EXERCISE DIRECTIONS ->
Reproduce the data in its entirety, exactly as supplied.

[Records from a data collection]

- - -

===== src/rtl/param_ping_pong_counter.sv =====
// Bounded up/down counter with ping-pong, wrap, one-shot and hold modes,
// synchronous load and range correction when out drifts outside [lo, hi].
module param_ping_pong_counter
  import ppc_pkg::*;
#(
  parameter int WIDTH = 4
) (
  input  logic             clk,
  input  logic             rst,
  input  logic             enable,
  input  logic             load,
  input  logic [WIDTH-1:0] load_val,
  input  logic             load_dir,
  input  logic [WIDTH-1:0] lo,
  input  logic [WIDTH-1:0] hi,
  input  logic [WIDTH-1:0] step,
  input  logic [1:0]       mode,
  output logic [WIDTH-1:0] out,
  output logic             direction,
  output logic             bounce,
  output logic             done,
  output logic             cfg_err
);

  dir_e             dir_q;
  dir_e             dir_nxt;
  logic [WIDTH-1:0] out_nxt;
  logic             bounce_nxt;
  logic             done_nxt;
  logic [WIDTH-1:0] up_next;
  logic [WIDTH-1:0] down_next;

  ppc_step_unit #(.WIDTH(WIDTH)) u_step (
    .out       (out),
    .step      (step),
    .lo        (lo),
    .hi        (hi),
    .up_next   (up_next),
    .down_next (down_next)
  );

  assign cfg_err   = (lo > hi) || (step == '0);
  assign direction = dir_q;

  always_ff @(posedge clk or posedge rst) begin
    if (rst) begin
      out    <= '0;
      dir_q  <= DIR_UP;
      bounce <= 1'b0;
      done   <= 1'b0;
    end else begin
      out    <= out_nxt;
      dir_q  <= dir_nxt;
      bounce <= bounce_nxt;
      done   <= done_nxt;
    end
  end

  // Once the range checks pass, out sits exactly on hi (or lo) whenever the
  // ">= hi" / "<= lo" turn conditions fire, so the step unit's down_next/up_next
  // already equal max(hi-step, lo) / min(lo+step, hi) for the reversal.
  always_comb begin
    out_nxt    = out;
    dir_nxt    = dir_q;
    done_nxt   = done;
    bounce_nxt = 1'b0;
    if (load) begin
      out_nxt  = load_val;
      dir_nxt  = load_dir ? DIR_UP : DIR_DOWN;
      done_nxt = 1'b0;
    end else if (enable && !cfg_err) begin
      if (out > hi) begin
        out_nxt = hi;
      end else if (out < lo) begin
        out_nxt = lo;
      end else begin
        case (mode)
          MODE_PINGPONG: begin
            if (dir_q == DIR_UP) begin
              if (out >= hi) begin
                dir_nxt    = DIR_DOWN;
                out_nxt    = down_next;
                bounce_nxt = 1'b1;
              end else begin
                out_nxt = up_next;
              end
            end else begin
              if (out <= lo) begin
                dir_nxt    = DIR_UP;
                out_nxt    = up_next;
                bounce_nxt = 1'b1;
              end else begin
                out_nxt = down_next;
              end
            end
          end
          MODE_WRAP: begin
            if (dir_q == DIR_UP) begin
              out_nxt = (out >= hi) ? lo : up_next;
            end else begin
              out_nxt = (out <= lo) ? hi : down_next;
            end
          end
          MODE_ONESHOT: begin
            if (dir_q == DIR_UP) begin
              if (out < hi) begin
                out_nxt = up_next;
                if (up_next == hi) done_nxt = 1'b1;
              end
            end else begin
              if (out > lo) begin
                out_nxt = down_next;
                if (down_next == lo) done_nxt = 1'b1;
              end
            end
          end
          default: begin
            out_nxt = out;
          end
        endcase
      end
    end
  end

endmodule


===== config.mk =====
export PLATFORM = sky130hd
export DESIGN_NAME = param_ping_pong_counter
export DESIGN_NICKNAME = d
export VERILOG_FILES = /design/src/rtl/ppc_pkg.sv /design/src/rtl/ppc_step_unit.sv /design/src/rtl/param_ping_pong_counter.sv
export SDC_FILE = /design/constraint.sdc
export NUM_CORES = 1
export LEC_CHECK = 0
export BUFFER_PORTS_ARGS = -buffer_cell sky130_fd_sc_hd__buf_2
export CAP_MARGIN = 20
export CORE_ASPECT_RATIO = 0.5
export CORE_UTILIZATION = 29
export CTS_BUF_LIST = sky130_fd_sc_hd__clkbuf_8
export DETAILED_ROUTE_END_ITERATION = 10
export SLEW_MARGIN = 20
export SYNTH_ARGS = -nofsm -noshare
export SYNTH_HDL_FRONTEND = slang
export SYNTH_SLANG_ARGS = --single-unit

===== constraint.sdc =====
create_clock -name clk -period 3.8 [get_ports clk]
set_input_delay 0.19 -clock clk [delete_from_list [all_inputs] [get_ports clk]]
set_output_delay 0.19 -clock clk [all_outputs]
set_load 0.05 [all_outputs]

- - -

ANSWER TO THE PROBLEM ->
===== src/rtl/param_ping_pong_counter.sv =====
// Bounded up/down counter with ping-pong, wrap, one-shot and hold modes,
// synchronous load and range correction when out drifts outside [lo, hi].
module param_ping_pong_counter
  import ppc_pkg::*;
#(
  parameter int WIDTH = 4
) (
  input  logic             clk,
  input  logic             rst,
  input  logic             enable,
  input  logic             load,
  input  logic [WIDTH-1:0] load_val,
  input  logic             load_dir,
  input  logic [WIDTH-1:0] lo,
  input  logic [WIDTH-1:0] hi,
  input  logic [WIDTH-1:0] step,
  input  logic [1:0]       mode,
  output logic [WIDTH-1:0] out,
  output logic             direction,
  output logic             bounce,
  output logic             done,
  output logic             cfg_err
);

  dir_e             dir_q;
  dir_e             dir_nxt;
  logic [WIDTH-1:0] out_nxt;
  logic             bounce_nxt;
  logic             done_nxt;
  logic [WIDTH-1:0] up_next;
  logic [WIDTH-1:0] down_next;

  ppc_step_unit #(.WIDTH(WIDTH)) u_step (
    .out       (out),
    .step      (step),
    .lo        (lo),
    .hi        (hi),
    .up_next   (up_next),
    .down_next (down_next)
  );

  assign cfg_err   = (lo > hi) || (step == '0);
  assign direction = dir_q;

  always_ff @(posedge clk or posedge rst) begin
    if (rst) begin
      out    <= '0;
      dir_q  <= DIR_UP;
      bounce <= 1'b0;
      done   <= 1'b0;
    end else begin
      out    <= out_nxt;
      dir_q  <= dir_nxt;
      bounce <= bounce_nxt;
      done   <= done_nxt;
    end
  end

  // Once the range checks pass, out sits exactly on hi (or lo) whenever the
  // ">= hi" / "<= lo" turn conditions fire, so the step unit's down_next/up_next
  // already equal max(hi-step, lo) / min(lo+step, hi) for the reversal.
  always_comb begin
    out_nxt    = out;
    dir_nxt    = dir_q;
    done_nxt   = done;
    bounce_nxt = 1'b0;
    if (load) begin
      out_nxt  = load_val;
      dir_nxt  = load_dir ? DIR_UP : DIR_DOWN;
      done_nxt = 1'b0;
    end else if (enable && !cfg_err) begin
      if (out > hi) begin
        out_nxt = hi;
      end else if (out < lo) begin
        out_nxt = lo;
      end else begin
        case (mode)
          MODE_PINGPONG: begin
            if (dir_q == DIR_UP) begin
              if (out >= hi) begin
                dir_nxt    = DIR_DOWN;
                out_nxt    = down_next;
                bounce_nxt = 1'b1;
              end else begin
                out_nxt = up_next;
              end
            end else begin
              if (out <= lo) begin
                dir_nxt    = DIR_UP;
                out_nxt    = up_next;
                bounce_nxt = 1'b1;
              end else begin
                out_nxt = down_next;
              end
            end
          end
          MODE_WRAP: begin
            if (dir_q == DIR_UP) begin
              out_nxt = (out >= hi) ? lo : up_next;
            end else begin
              out_nxt = (out <= lo) ? hi : down_next;
            end
          end
          MODE_ONESHOT: begin
            if (dir_q == DIR_UP) begin
              if (out < hi) begin
                out_nxt = up_next;
                if (up_next == hi) done_nxt = 1'b1;
              end
            end else begin
              if (out > lo) begin
                out_nxt = down_next;
                if (down_next == lo) done_nxt = 1'b1;
              end
            end
          end
          default: begin
            out_nxt = out;
          end
        endcase
      end
    end
  end

endmodule


===== config.mk =====
export PLATFORM = sky130hd
export DESIGN_NAME = param_ping_pong_counter
export DESIGN_NICKNAME = d
export VERILOG_FILES = /design/src/rtl/ppc_pkg.sv /design/src/rtl/ppc_step_unit.sv /design/src/rtl/param_ping_pong_counter.sv
export SDC_FILE = /design/constraint.sdc
export NUM_CORES = 1
export LEC_CHECK = 0
export BUFFER_PORTS_ARGS = -buffer_cell sky130_fd_sc_hd__buf_2
export CAP_MARGIN = 20
export CORE_ASPECT_RATIO = 0.5
export CORE_UTILIZATION = 29
export CTS_BUF_LIST = sky130_fd_sc_hd__clkbuf_8
export DETAILED_ROUTE_END_ITERATION = 10
export SLEW_MARGIN = 20
export SYNTH_ARGS = -nofsm -noshare
export SYNTH_HDL_FRONTEND = slang
export SYNTH_SLANG_ARGS = --single-unit

===== constraint.sdc =====
create_clock -name clk -period 3.8 [get_ports clk]
set_input_delay 0.19 -clock clk [delete_from_list [all_inputs] [get_ports clk]]
set_output_delay 0.19 -clock clk [all_outputs]
set_load 0.05 [all_outputs]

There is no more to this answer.